I.e radio 1 is in the list and when clicked on it'll pop up with nothing in the middle, but if I go to station info it'll show the current song playing and history while I've been listening.

My missus' 64 plate Focus shows all the info.

Anyone else got this or do they see more info without delving into menus?


----------



## noname (Aug 20, 2015)

Only thing I know is with the option button, flag detailed radio info..but it adds only the name of the station and nothing more than you would like..


----------



## Waitwhat93 (Mar 28, 2016)

ManuTT said:


> Only thing I know is with the option button, flag detailed radio info..but it adds only the name of the station and nothing more than you would like..


Yeah I've ticked that, so it only ever shows the station name?

That's a bit of a let down considering older cars can show it on the dash.


----------



## 4433allanr (Mar 11, 2016)

If it's the same as the A3, you can select radio info and some stations will show title track and artist. But oddly it always defaults back to not showing it when you turn the car off. My wife's Mini shows all the information and in London also shows cover artwork for the radio track.


----------



## noname (Aug 20, 2015)

We think to have a super innovative system because of the virtual cockpit, but the tech inside is very very poor and this one isn not the first example!


----------



## LEIGH-H (Feb 24, 2016)

The less tech to interfere with the driver-centric driving experience in this small, basic, fairly lightweight sporty coupe, the better in my opinion.

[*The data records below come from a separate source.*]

This is an optimization exercise on Yosys and OpenROAD, whose aim is small area, not a production implementation.
Only simulation tests tie the RTL to the original design; equivalence was not proved.
Power is estimated from default activity; no workload was simulated.

==> flow/design.v <==
package morph_pkg;
  localparam int WIN = 3;
  localparam int GRP  = 4;
  localparam int GBIT = 5;
endpackage
module bin_line_buffer #(
  parameter int DEPTH = 159,
  parameter int WIDTH = 5
) (
  input  logic             clk_i,
  input  logic             shift_en_i,
  input  logic [WIDTH-1:0] word_i,
  output logic [WIDTH-1:0] word_o
);
  logic [DEPTH*WIDTH-1:0] sr_reg;
  always_ff @(posedge clk_i) begin
    if (shift_en_i) begin
      sr_reg <= {sr_reg[(DEPTH-1)*WIDTH-1:0], word_i};
    end
  end
  assign word_o = sr_reg[DEPTH*WIDTH-1 -: WIDTH];
endmodule
Background: an optimization exercise with open tools, aiming at small area, a short achievable clock period and few clock cycles per item. Do not read the settings as production practice. RTL that was checked went through simulation tests only; none was proved equivalent to the original.

// mlp_seq_accel
module mlp_seq_accel (
  input  logic        clk,
  input  logic        reset,
  input  logic        start,
  output logic [9:0]  x_addr,
  input  logic [31:0] x_data,
  output logic [19:0] w_addr,
  input  logic [31:0] w_data,
  output logic        rd_en,
  output logic        busy,
  output logic        done,
  output logic [3:0]  predicted_digit,
  output logic [31:0] max_score
);
Size: about 5700 cells after synthesis, about 1300 flip-flops, ~62000 um2 of cells after synthesis.
Settings: LEC_CHECK=0, CAP_MARGIN=20, CORE_MARGIN=2, CORE_UTILIZATION=45, SLEW_MARGIN=20; clock period 13.0 ns.
standard.sh (not shown) runs the stock make flow with config.mk's settings and CLKGATE_MAP_FILE= SYNTH_SCRIPT=/design/flow/synth_recipe.tcl, a recipe that flattens the netlist after the stock synthesis.
==> flow/flow/run.sh <==
#!/bin/bash
set -uo pipefail
bash standard.sh SETUP_SLACK_MARGIN=9.0 \
  "CTS_ARGS=-sink_clustering_enable -repair_clock_nets -dont_use_dummy_load -sink_clustering_size 24 -sink_clustering_max_diameter 100" \
  finish > flow_make.log 2>&1
The starting point finished clean.
Testbench counts at the start, summed over its fixed seeds: cycles 814,328, items 8.
Change:
--- a/flow/design.v
+++ b/flow/design.v
@@ -146,19 +146,19 @@
     xa_q <= xa_n;
     wa_q <= wa_n;
   end
   logic [31:0] xp_q, a_q, am;
   logic [33:0] a3_q;
   logic [10:0] bs1_q, bs2_q, bs3_q, bs4_q, bneg_q;
-  logic [30:0] act_q;
+  logic [31:0] act_q;
   logic [33:0] wx;
   assign wx = {w_data[31], w_data, 1'b0};
   always_comb begin
     case (tag1_q)
       T_ACC:   am = xp_q;
-      T_RADD:  am = {1'b0, act_q};
+      T_RADD:  am = {1'b0, act_q[30:0]};
       default: am = 32'h0100_0000;
     endcase
   end
   always_ff @(posedge clk) begin
     xp_q <= x_data;
     a_q  <= am;
@@ -762,13 +762,13 @@
     s_q <= mul_s;
     c_q <= mul_c;
     e_q <= mul_e;
   end
   logic [71:0] acc_q, xin, t3, c3, sum, s2, c2;
   logic [70:0] ring_q [10];
-  logic [31:0] r_out, best_q;
+  logic [31:0] r_out;
   logic [3:0]  bidx_q;
   logic [3:0]  pred_q;
   logic [31:0] score_q;
   logic        take;
   logic        sp_q, sn_q;    
   logic [30:0] act_n;
@@ -786,30 +786,28 @@
     if (acc_res[71])          act_n = '0;
     else if (|acc_res[70:55]) act_n = 31'h7FFF_FFFF;
     else                      act_n = acc_res[54:24];
     if (sn_q)      r_out = 32'h8000_0000;
     else if (sp_q) r_out = 32'h7FFF_FFFF;
     else           r_out = ring_q[0][55:24];
-    take = (hs_q == 4'd0) || ($signed(r_out) > $signed(best_q));
+    take = (hs_q == 4'd0) || ($signed(r_out) > $signed(act_q));
   end
   always_ff @(posedge clk) begin
     if (f_accen_q) begin
       acc_q <= sum;
       cya_q <= co_lo;
     end
     cyr_q <= f_ringwr_q & co_lo;
-    if (f_act_q) act_q <= act_n;
+    if (f_act_q) act_q <= {1'b0, act_n};
+    else if (f_eval_q && take) act_q <= r_out;
     for (int r = 0; r < 8; r++) ring_q[r] <= ring_q[r+1];
     ring_q[8] <= {ring_q[9][70:36] + {34'd0, cyr_q}, ring_q[9][35:0]};
     sn_q <= ring_q[1][70] && !(&ring_q[1][69:55]);
     sp_q <= !ring_q[1][70] && (|ring_q[1][69:55]);
     ring_q[9] <= f_ringwr_q ? sum[70:0] : ring_q[0];
-    if (f_eval_q && take) begin
-      best_q <= r_out;
-      bidx_q <= hs_q;
-    end
+    if (f_eval_q && take) bidx_q <= hs_q;
   end
   always_ff @(posedge clk or posedge reset) begin
     if (reset) begin
       busy_q  <= 1'b0;
       done_q  <= 1'b0;
       go_q    <= 1'b0;
@@ -820,13 +818,13 @@
       go_q   <= accept;
       if (accept) busy_q <= 1'b1;
       if (f_eval_q && hs_q == 4'd9) begin
         busy_q  <= 1'b0;
         done_q  <= 1'b1;
         pred_q  <= take ? hs_q : bidx_q;
-        score_q <= take ? r_out : best_q;
+        score_q <= take ? r_out : act_q;
       end
     end
   end
   assign x_addr          = xa_q;
   assign w_addr          = wa_q;
   assign rd_en           = rd_q;
Outcome:
- die area decreases by about 1.1%
- count of clock-buffer cells in the layout goes down by 1
- worst hold slack improves by 0.014 ns
- worst setup slack got worse by 0.16 ns
- utilization fell by 0.25 points
- critical path depth rose by 15
- register-to-register slack loses 0.17 ns
No functional check of the RTL was part of the second run of this note.

==> afterwards: timing with drivers on the ports <==
The results above use ideal ports. As a check the final layouts listed here were re-extracted and re-timed, cells and wires unchanged.
Step 1, drivers: a clkbuf_16 drives clk and a buf_2 each remaining input, both assumed.
Step 2, shift: input delay + t, output delay - t, t = (earliest + latest rising clock arrival at the registers) / 2. This alone moves slack from input paths to output paths.
Slacks: ideal / step 1 / step 2; pairs: ideal / step 1.
run | t (ns) | slack for setup (ns) | worst data-port slew with drivers (ns) | pins driven straight from the clock port
the first run | 0.738 | 9.057 / 8.974 / 8.907 | 0.06 | 1
the second run | 0.758 | 8.900 / 8.900 / 8.900 | 0.09 | 1
After both steps setup and hold are still met in every run listed. The setup slack of the first run, which loses most, moves by -0.083 ns with the drivers and by -0.150 ns with both steps. Setup slack includes reset recovery checks.
Background: an optimization exercise with open tools, aiming at small area, a short achievable clock period and few clock cycles per item. Do not read the settings as production practice.
Only the layout flow was run in this run; the RTL was not checked for function there.

## flow/design.v

```verilog
package tdgc_pkg;
    localparam logic [6:0]  RST_SPIN_THRESHOLD    = 7'd80;
    localparam logic [15:0] RST_PAN_POS_LIMIT     = 16'd28000;
    localparam logic [15:0] RST_PAN_NEG_LIMIT     = 16'd28000;
    localparam logic [15:0] RST_TILT_TOP_LIMIT    = 16'd18000;
    localparam logic [15:0] RST_TILT_BOTTOM_LIMIT = 16'd18000;
    localparam logic [7:0]  RST_PAN_MAX_RATE8     = 8'd255;    
    localparam logic [7:0]  RST_TILT_MAX_RATE8    = 8'd255;    
    localparam logic [13:0] RST_FS_DIV            = 14'd3937;
    localparam logic [6:0]  RST_FS_MOD            = 7'd1;
    localparam logic [15:0] RST_FS_DIV3           = 16'd11811;
    localparam logic [7:0]  SPIN_SPEED = 8'd90;
endpackage
module tdgc_ctrl
(
    input  logic        i_clk,
    input  logic        i_rst_n,
    input  logic        i_cfg_we,
    input  logic [2:0]  i_cfg_idx,
    input  logic [19:0] i_cfg_data,
    output logic        o_busy,
    output logic [6:0]  o_spin_thr,
    output logic [13:0] o_fs_div,      
    output logic [6:0]  o_fs_mod,      
    output logic [15:0] o_fs_div3,     
    output logic [15:0] o_pan_pos_lim,
    output logic [15:0] o_pan_neg_lim,
    output logic [15:0] o_tilt_top_lim,
    output logic [15:0] o_tilt_bot_lim,
    output logic [7:0]  o_pan_rate8,
    output logic [7:0]  o_tilt_rate8
);
    logic [2:0]  r_div_cnt;
    logic [8:0]  w_rem4;
    logic [1:0]  w_digit;
    logic [7:0]  w_rate8;
    assign w_rate8 = (|i_cfg_data[15:11]) ? 8'hFF : i_cfg_data[10:3];
    always_ff @(posedge i_clk) begin
        if (!i_rst_n) begin
            o_spin_thr     <= tdgc_pkg::RST_SPIN_THRESHOLD;
            o_pan_pos_lim  <= tdgc_pkg::RST_PAN_POS_LIMIT;
            o_pan_neg_lim  <= tdgc_pkg::RST_PAN_NEG_LIMIT;
            o_tilt_top_lim <= tdgc_pkg::RST_TILT_TOP_LIMIT;
            o_tilt_bot_lim <= tdgc_pkg::RST_TILT_BOTTOM_LIMIT;
            o_pan_rate8    <= tdgc_pkg::RST_PAN_MAX_RATE8;
            o_tilt_rate8   <= tdgc_pkg::RST_TILT_MAX_RATE8;
        end else if (i_cfg_we) begin
            case (i_cfg_idx)
                3'd0: o_spin_thr     <= i_cfg_data[6:0];
                3'd2: o_pan_pos_lim  <= i_cfg_data[15:0];
                3'd3: o_pan_neg_lim  <= i_cfg_data[15:0];
                3'd4: o_tilt_top_lim <= i_cfg_data[15:0];
                3'd5: o_tilt_bot_lim <= i_cfg_data[15:0];
                3'd6: o_pan_rate8    <= w_rate8;
                3'd7: o_tilt_rate8   <= w_rate8;
                default: begin
                end
            endcase
        end
    end
    assign w_rem4  = {o_fs_mod, o_fs_div[13:12]};
    assign w_digit = (w_rem4 >= 9'd381) ? 2'd3 :
                     (w_rem4 >= 9'd254) ? 2'd2 :
                     (w_rem4 >= 9'd127) ? 2'd1 : 2'd0;
    always_ff @(posedge i_clk) begin
        if (!i_rst_n) begin
            o_fs_div  <= tdgc_pkg::RST_FS_DIV;
            o_fs_div3 <= tdgc_pkg::RST_FS_DIV3;
            o_fs_mod  <= tdgc_pkg::RST_FS_MOD;
            r_div_cnt <= 3'd0;
        end else if (i_cfg_we && i_cfg_idx == 3'd1) begin
            o_fs_div  <= i_cfg_data[13:0];
            o_fs_div3 <= 16'd0;
            o_fs_mod  <= {1'b0, i_cfg_data[19:14]};
            r_div_cnt <= 3'd7;
        end else if (r_div_cnt != 3'd0) begin
            o_fs_mod  <= 7'(w_rem4[6:0] + {5'd0, w_digit});
            o_fs_div  <= {o_fs_div[11:0], w_digit};
            o_fs_div3 <= {o_fs_div3[13:0], 2'b00} + {12'd0, w_digit, 2'b00} - {14'd0, w_digit};
            r_div_cnt <= r_div_cnt - 3'd1;
        end
    end
    assign o_busy = r_div_cnt[2] | (r_div_cnt[1] & r_div_cnt[0]);
endmodule
module tdgc_dp
(
    input  logic [7:0]  i_g,          
    input  logic [17:0] i_pos,        
    input  logic [15:0] i_lim_p,
    input  logic [15:0] i_lim_n,
    input  logic [7:0]  i_rate8,      
    output logic [17:0] o_pos,
    output logic [7:0]  o_rate8,      
    output logic        o_hit,
    output logic        o_fault
);
    logic        w_above;
    logic        w_below;
    logic [9:0]  w_lo;
    logic [6:0]  w_hi_up;
    logic [6:0]  w_hi_dn;
    logic [6:0]  w_hi;
    logic [7:0]  w_abs;
    assign w_above = ~i_pos[17] & (i_pos[16:0] > {1'b0, i_lim_p});
    assign w_below = i_pos[17] & (~i_pos[16:0] >= {1'b0, i_lim_n});
    assign o_hit   = (w_above & ~i_g[7] & (|i_g[6:0])) | (w_below & i_g[7]);
    assign w_lo    = {2'b00, i_pos[10:3]} + {{2{i_g[7]}}, i_g};
    assign w_hi_up = i_pos[17:11] + 7'd1;
    assign w_hi_dn = i_pos[17:11] - 7'd1;
    assign w_hi    = w_lo[9] ? w_hi_dn : (w_lo[8] ? w_hi_up : i_pos[17:11]);
    always_comb begin
        if (o_hit) begin
            o_pos = i_pos;
        end else begin
            o_pos = {w_hi, w_lo[7:0], i_pos[2:0]};
        end
    end
    assign w_abs   = i_g[7] ? 8'(8'd0 - i_g) : i_g;
    assign o_fault = ~o_hit & (w_abs > i_rate8);
    assign o_rate8 = (o_hit | o_fault) ? 8'd0 : w_abs;
endmodule
module teleop_drive_and_gimbal_command_unit
(
    input  logic        i_clk,
    input  logic        i_rst_n,
    input  logic [39:0] s_axis_tdata,
    input  logic        s_axis_tvalid,
    output logic        s_axis_tready,
    output logic [87:0] m_axis_tdata,
    output logic        m_axis_tvalid,
    input  logic        m_axis_tready,
    input  logic        i_cfg_we,
    input  logic [2:0]  i_cfg_idx,
    input  logic [19:0] i_cfg_data
);
    logic        w_cfg_busy;
    logic [6:0]  w_spin_thr;
    logic [13:0] w_fs_div;
    logic [6:0]  w_fs_mod;
    logic [15:0] w_fs_div3;
    logic [15:0] w_pan_pos_lim;
    logic [15:0] w_pan_neg_lim;
    logic [15:0] w_tilt_top_lim;
    logic [15:0] w_tilt_bot_lim;
    logic [7:0]  w_cfg_pan_rate8;
    logic [7:0]  w_cfg_tilt_rate8;
    tdgc_ctrl u_cfg (
        .i_clk          (i_clk),
        .i_rst_n        (i_rst_n),
        .i_cfg_we       (i_cfg_we),
        .i_cfg_idx      (i_cfg_idx),
        .i_cfg_data     (i_cfg_data),
        .o_busy         (w_cfg_busy),
        .o_spin_thr     (w_spin_thr),
        .o_fs_div       (w_fs_div),
        .o_fs_mod       (w_fs_mod),
        .o_fs_div3      (w_fs_div3),
        .o_pan_pos_lim  (w_pan_pos_lim),
        .o_pan_neg_lim  (w_pan_neg_lim),
        .o_tilt_top_lim (w_tilt_top_lim),
        .o_tilt_bot_lim (w_tilt_bot_lim),
        .o_pan_rate8    (w_cfg_pan_rate8),
        .o_tilt_rate8   (w_cfg_tilt_rate8)
    );
    logic r_v1, r_v2, r_v3, r_v4;
    logic r_out_valid;
    logic w_adv;
    logic w_accept;
    assign w_adv         = ~r_out_valid | m_axis_tready;
    assign s_axis_tready = w_adv & ~w_cfg_busy;
    assign w_accept      = s_axis_tvalid & s_axis_tready;
    logic signed [7:0] w_turn;
    logic [7:0]        w_thr;
    logic              w_spin_r;
    logic              w_spin_l;
    logic [7:0]        w_mag;
    logic [1:0]        w_fwd;
    logic [8:0]        w_m1;
    logic [34:0]       w_dec;
    assign w_turn   = $signed(s_axis_tdata[7:0]);
    assign w_thr    = {1'b0, w_spin_thr};
    assign w_spin_r = w_turn > $signed(w_thr);
    assign w_spin_l = w_turn < $signed(8'd0 - w_thr);
    always_comb begin
        if (w_spin_r) begin
            w_fwd = 2'b10;
            w_mag = tdgc_pkg::SPIN_SPEED;
        end else if (w_spin_l) begin
            w_fwd = 2'b01;
            w_mag = tdgc_pkg::SPIN_SPEED;
        end else begin
            w_fwd = {2{~s_axis_tdata[15]}};
            w_mag = s_axis_tdata[15] ? 8'(8'd0 - s_axis_tdata[15:8]) : s_axis_tdata[15:8];
        end
    end
    assign w_m1  = {1'b0, s_axis_tdata[39:32]} + 9'd1;
    assign w_dec = {w_fwd, w_mag, w_m1, s_axis_tdata[23:16], s_axis_tdata[31:24]};
    logic [1:0]  r_fwd1, r_fwd2, r_fwd3, r_fwd4;
    logic [7:0]  r_pan1, r_pan2, r_pan3, r_pan4;
    logic [7:0]  r_tilt1, r_tilt2, r_tilt3, r_tilt4;
    logic [7:0]  r_mag1;
    logic [8:0]  r_m1_1;
    logic [15:0] r_x2;
    logic [15:0] r_x3;
    logic [21:0] r_w3;
    logic [29:0] r_pa4_s;
    logic [29:0] r_pa4_c;
    logic [7:0]  r_wl4;
    logic [2:0]  r_c4;
    logic [15:0] w_x;
    logic [29:0] w_pa_s;
    logic [29:0] w_pa_c;
    logic [29:0] w_prow [9];
    logic [29:0] w_csa1 [6];
    logic [29:0] w_csa2 [4];
    logic [29:0] w_csa3 [3];
    logic [21:0] w_w;
    logic [15:0] w_xrow [4];
    logic [8:0]  w_magx;
    logic [2:0]  w_xd [4];
    logic [3:0]  w_xneg;
    logic [9:0]  w_xm [4];
    logic [21:0] w_wrow [4];
    logic [8:0]  w_modx;
    logic [2:0]  w_bd [4];
    logic [3:0]  w_neg;
    logic [16:0] w_bm [4];
    logic [8:0]  w_wd;
    logic [2:0]  w_wc;
    logic [29:0] w_sum;
    logic [27:0] w_duty;
    assign w_magx = {r_mag1, 1'b0};
    always_comb begin
        for (int j = 0; j < 4; j++) begin
            w_xd[j]   = (j == 3) ? {1'b0, r_mag1[7] | (r_mag1[6] & r_mag1[5]),
                                    r_mag1[7] | r_mag1[6] | r_mag1[5]} : w_magx[2*j +: 3];
            w_xneg[j] = w_xd[j][2] & ~(w_xd[j][1] & w_xd[j][0]);
            case (w_xd[j])
                3'b001, 3'b010: w_xm[j] = {1'b0, r_m1_1};          
                3'b011:         w_xm[j] = {r_m1_1, 1'b0};          
                3'b100:         w_xm[j] = ~{r_m1_1, 1'b0};         
                3'b101, 3'b110: w_xm[j] = ~{1'b0, r_m1_1};         
                default:        w_xm[j] = '0;
            endcase
        end
        w_xrow[0] = {{6{w_xneg[0]}}, w_xm[0]};
        w_xrow[1] = {{4{w_xneg[1]}}, w_xm[1], 1'b0, w_xneg[0]};
        w_xrow[2] = {{2{w_xneg[2]}}, w_xm[2], 1'b0, w_xneg[1], 2'b00};
        w_xrow[3] = {w_xm[3], 1'b0, w_xneg[2], 4'b0000};
    end
    assign w_x     = w_xrow[0] + w_xrow[1] + w_xrow[2] + w_xrow[3];
    assign w_modx = {1'b0, w_fs_mod, 1'b0};
    always_comb begin
        for (int j = 0; j < 4; j++) begin
            w_bd[j]  = w_modx[2*j +: 3];
            w_neg[j] = w_bd[j][2] & ~(w_bd[j][1] & w_bd[j][0]);
            case (w_bd[j])
                3'b001, 3'b010: w_bm[j] = {1'b0, r_x2};            
                3'b011:         w_bm[j] = {r_x2, 1'b0};            
                3'b100:         w_bm[j] = ~{r_x2, 1'b0};           
                3'b101, 3'b110: w_bm[j] = ~{1'b0, r_x2};           
                default:        w_bm[j] = '0;
            endcase
        end
        w_wrow[0] = {{5{w_neg[0]}}, w_bm[0]};
        w_wrow[1] = {{3{w_neg[1]}}, w_bm[1], 1'b0, w_neg[0]};
        w_wrow[2] = {w_neg[2], w_bm[2], 1'b0, w_neg[1], 2'b00};
        w_wrow[3] = {w_bm[3][15:0], 1'b0, w_neg[2], 4'b0000};
    end
    function automatic logic [59:0] f_csa(input logic [29:0] a, input logic [29:0] b,
                                          input logic [29:0] c);
        f_csa = {a ^ b ^ c, ((a & b) | (a & c) | (b & c)) << 1};
    endfunction
    always_comb begin
        for (int i = 0; i < 8; i++) begin
            case (r_x3[2*i +: 2])
                2'd0:    w_prow[i] = '0;
                2'd1:    w_prow[i] = {16'd0, w_fs_div} << (2 * i);
                2'd2:    w_prow[i] = {15'd0, w_fs_div, 1'b0} << (2 * i);
                default: w_prow[i] = {14'd0, w_fs_div3} << (2 * i);
            endcase
        end
        w_prow[8]  = {15'd0, r_w3[21], r_w3[20:14], r_w3[20:14]};
        {w_csa1[0], w_csa1[1]} = f_csa(w_prow[0], w_prow[1], w_prow[2]);
        {w_csa1[2], w_csa1[3]} = f_csa(w_prow[3], w_prow[4], w_prow[5]);
        {w_csa1[4], w_csa1[5]} = f_csa(w_prow[6], w_prow[7], w_prow[8]);
        {w_csa2[0], w_csa2[1]} = f_csa(w_csa1[0], w_csa1[1], w_csa1[2]);
        {w_csa2[2], w_csa2[3]} = f_csa(w_csa1[3], w_csa1[4], w_csa1[5]);
        {w_csa3[0], w_csa3[1]} = f_csa(w_csa2[0], w_csa2[1], w_csa2[2]);
        w_csa3[2] = w_csa2[3];
        {w_pa_s, w_pa_c} = f_csa(w_csa3[0], w_csa3[1], w_csa3[2]);
    end
    assign w_w     = w_wrow[0] + w_wrow[1] + w_wrow[2] + w_wrow[3];
    assign w_wd    = {2'b00, r_w3[6:0]} + {2'b00, r_w3[13:7]} + {2'b00, r_w3[20:14]} +
                     {8'd0, r_w3[21]};
    assign w_wc    = {2'b00, r_w3[21]} +
                     ((w_wd >= 9'd381) ? 3'd3 : (w_wd >= 9'd254) ? 3'd2 :
                      (w_wd >= 9'd127) ? 3'd1 : 3'd0);
    assign w_sum   = r_pa4_s + r_pa4_c + {22'd0, r_wl4} + {27'd0, r_c4};
    assign w_duty  = (|w_sum[29:28]) ? 28'hFFFFFFF : w_sum[27:0];
    always_ff @(posedge i_clk) begin
        if (!i_rst_n) begin
            r_v1        <= 1'b0;
            r_v2        <= 1'b0;
            r_v3        <= 1'b0;
            r_v4        <= 1'b0;
            r_out_valid <= 1'b0;
        end else begin
            if (w_adv) begin
                r_v1        <= w_accept;
                r_v2        <= r_v1;
                r_v3        <= r_v2;
                r_v4        <= r_v3;
                r_out_valid <= r_v4;
            end
        end
    end
    always_ff @(posedge i_clk) begin
        if (w_adv) begin
            {r_fwd1, r_mag1, r_m1_1, r_pan1, r_tilt1} <= w_dec;
            r_x2    <= w_x;
            r_fwd2  <= r_fwd1;
            r_pan2  <= r_pan1;
            r_tilt2 <= r_tilt1;
            r_x3    <= r_x2;
            r_w3    <= w_w;
            r_fwd3  <= r_fwd2;
            r_pan3  <= r_pan2;
            r_tilt3 <= r_tilt2;
            r_pa4_s <= w_pa_s;
            r_pa4_c <= w_pa_c;
            r_wl4   <= {r_w3[21], r_w3[13:7]};
            r_c4    <= w_wc;
            r_fwd4  <= r_fwd3;
            r_pan4  <= r_pan3;
            r_tilt4 <= r_tilt3;
        end
    end
    logic [17:0] r_pan_pos;
    logic [17:0] r_tilt_pos;
    logic [17:0] w_pan_pos;
    logic [17:0] w_tilt_pos;
    logic [7:0]  w_pan_rate8;
    logic [7:0]  w_tilt_rate8;
    logic        w_pan_hit, w_tilt_hit, w_pan_fault, w_tilt_fault;
    tdgc_dp u_pan (
        .i_g     (r_pan4),
        .i_pos   (r_pan_pos),
        .i_lim_p (w_pan_pos_lim),
        .i_lim_n (w_pan_neg_lim),
        .i_rate8 (w_cfg_pan_rate8),
        .o_pos   (w_pan_pos),
        .o_rate8 (w_pan_rate8),
        .o_hit   (w_pan_hit),
        .o_fault (w_pan_fault)
    );
    tdgc_dp u_tilt (
        .i_g     (r_tilt4),
        .i_pos   (r_tilt_pos),
        .i_lim_p (w_tilt_top_lim),
        .i_lim_n (w_tilt_bot_lim),
        .i_rate8 (w_cfg_tilt_rate8),
        .o_pos   (w_tilt_pos),
        .o_rate8 (w_tilt_rate8),
        .o_hit   (w_tilt_hit),
        .o_fault (w_tilt_fault)
    );
    always_ff @(posedge i_clk) begin
        if (!i_rst_n) begin
            r_pan_pos  <= '0;
            r_tilt_pos <= '0;
        end else if (w_adv & r_v4) begin
            r_pan_pos  <= w_pan_pos;
            r_tilt_pos <= w_tilt_pos;
        end
    end
    logic [1:0]  r_o_fwd;
    logic [27:0] r_o_duty;
    logic [1:0]  r_o_pos;
    logic [7:0]  r_o_pan_rate8;
    logic [7:0]  r_o_tilt_rate8;
    logic [1:0]  r_o_hit;
    logic [1:0]  r_o_fault;
    always_ff @(posedge i_clk) begin
        if (w_adv) begin
            r_o_fwd        <= r_fwd4;
            r_o_duty       <= w_duty;
            r_o_pos        <= {~r_tilt4[7], ~r_pan4[7]};
            r_o_pan_rate8  <= w_pan_rate8;
            r_o_tilt_rate8 <= w_tilt_rate8;
            r_o_hit        <= {w_tilt_hit, w_pan_hit};
            r_o_fault      <= {w_tilt_fault, w_pan_fault};
        end
    end
    assign m_axis_tvalid = r_out_valid;
    assign m_axis_tdata  = {2'b00, r_o_fault, r_o_hit,
                            r_o_tilt_rate8, 3'b000, r_o_pan_rate8, 3'b000,
                            r_o_pos, r_o_duty, r_o_duty, r_o_fwd};
endmodule
```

When I'm driving, I don't want to be bombarded with information: speed, revs, fuel and vital temperatures are perfectly sufficient.

I understand why you'd be hacked off that such an expensive car is out-spec'd by a '64 plate Ford, but you'll get used to it and you'll be too busy enjoying driving to notice. And even if you don't, fear not because you'll soon be taking a sledgehammer to the radio anyway; once the traffic programme moves in without your permission...


----------



## ZephyR2 (Feb 20, 2013)

Fair rough Leigh but there have been many times when I've heard a song on the radio and I've wanted to know - who was that by? Or what's that track.
Don't get that in the Mk2 at present and I miss it as I had it in the Roc.


----------



## noname (Aug 20, 2015)

LEIGH-H said:


> The less tech to interfere with the driver-centric driving experience in this small, basic, fairly lightweight sporty coupe, the better in my opinion. When I'm driving, I don't want to be bombarded with information: speed, revs, fuel and vital temperatures are perfectly sufficient.
> 
> I understand why you'd be hacked off that such an expensive car is out-spec'd by a '64 plate Ford, but you'll get used to it and you'll be too busy enjoying driving to notice. And even if you don't, fear not because you'll soon be taking a sledgehammer to the radio anyway; once the traffic programme moves in without your permission...


yeah me too..I select the oil screen to have as less info as possible! but the fact is, is annoying have this car and be joked from a smart that have more things than ours!


----------



## LEIGH-H (Feb 24, 2016)

ZephyR2 said:


> Fair rough Leigh but there have been many times when I've heard a song on the radio and I've wanted to know - who was that by? Or what's that track.
> Don't get that in the Mk2 at present and I miss it as I had it in the Roc.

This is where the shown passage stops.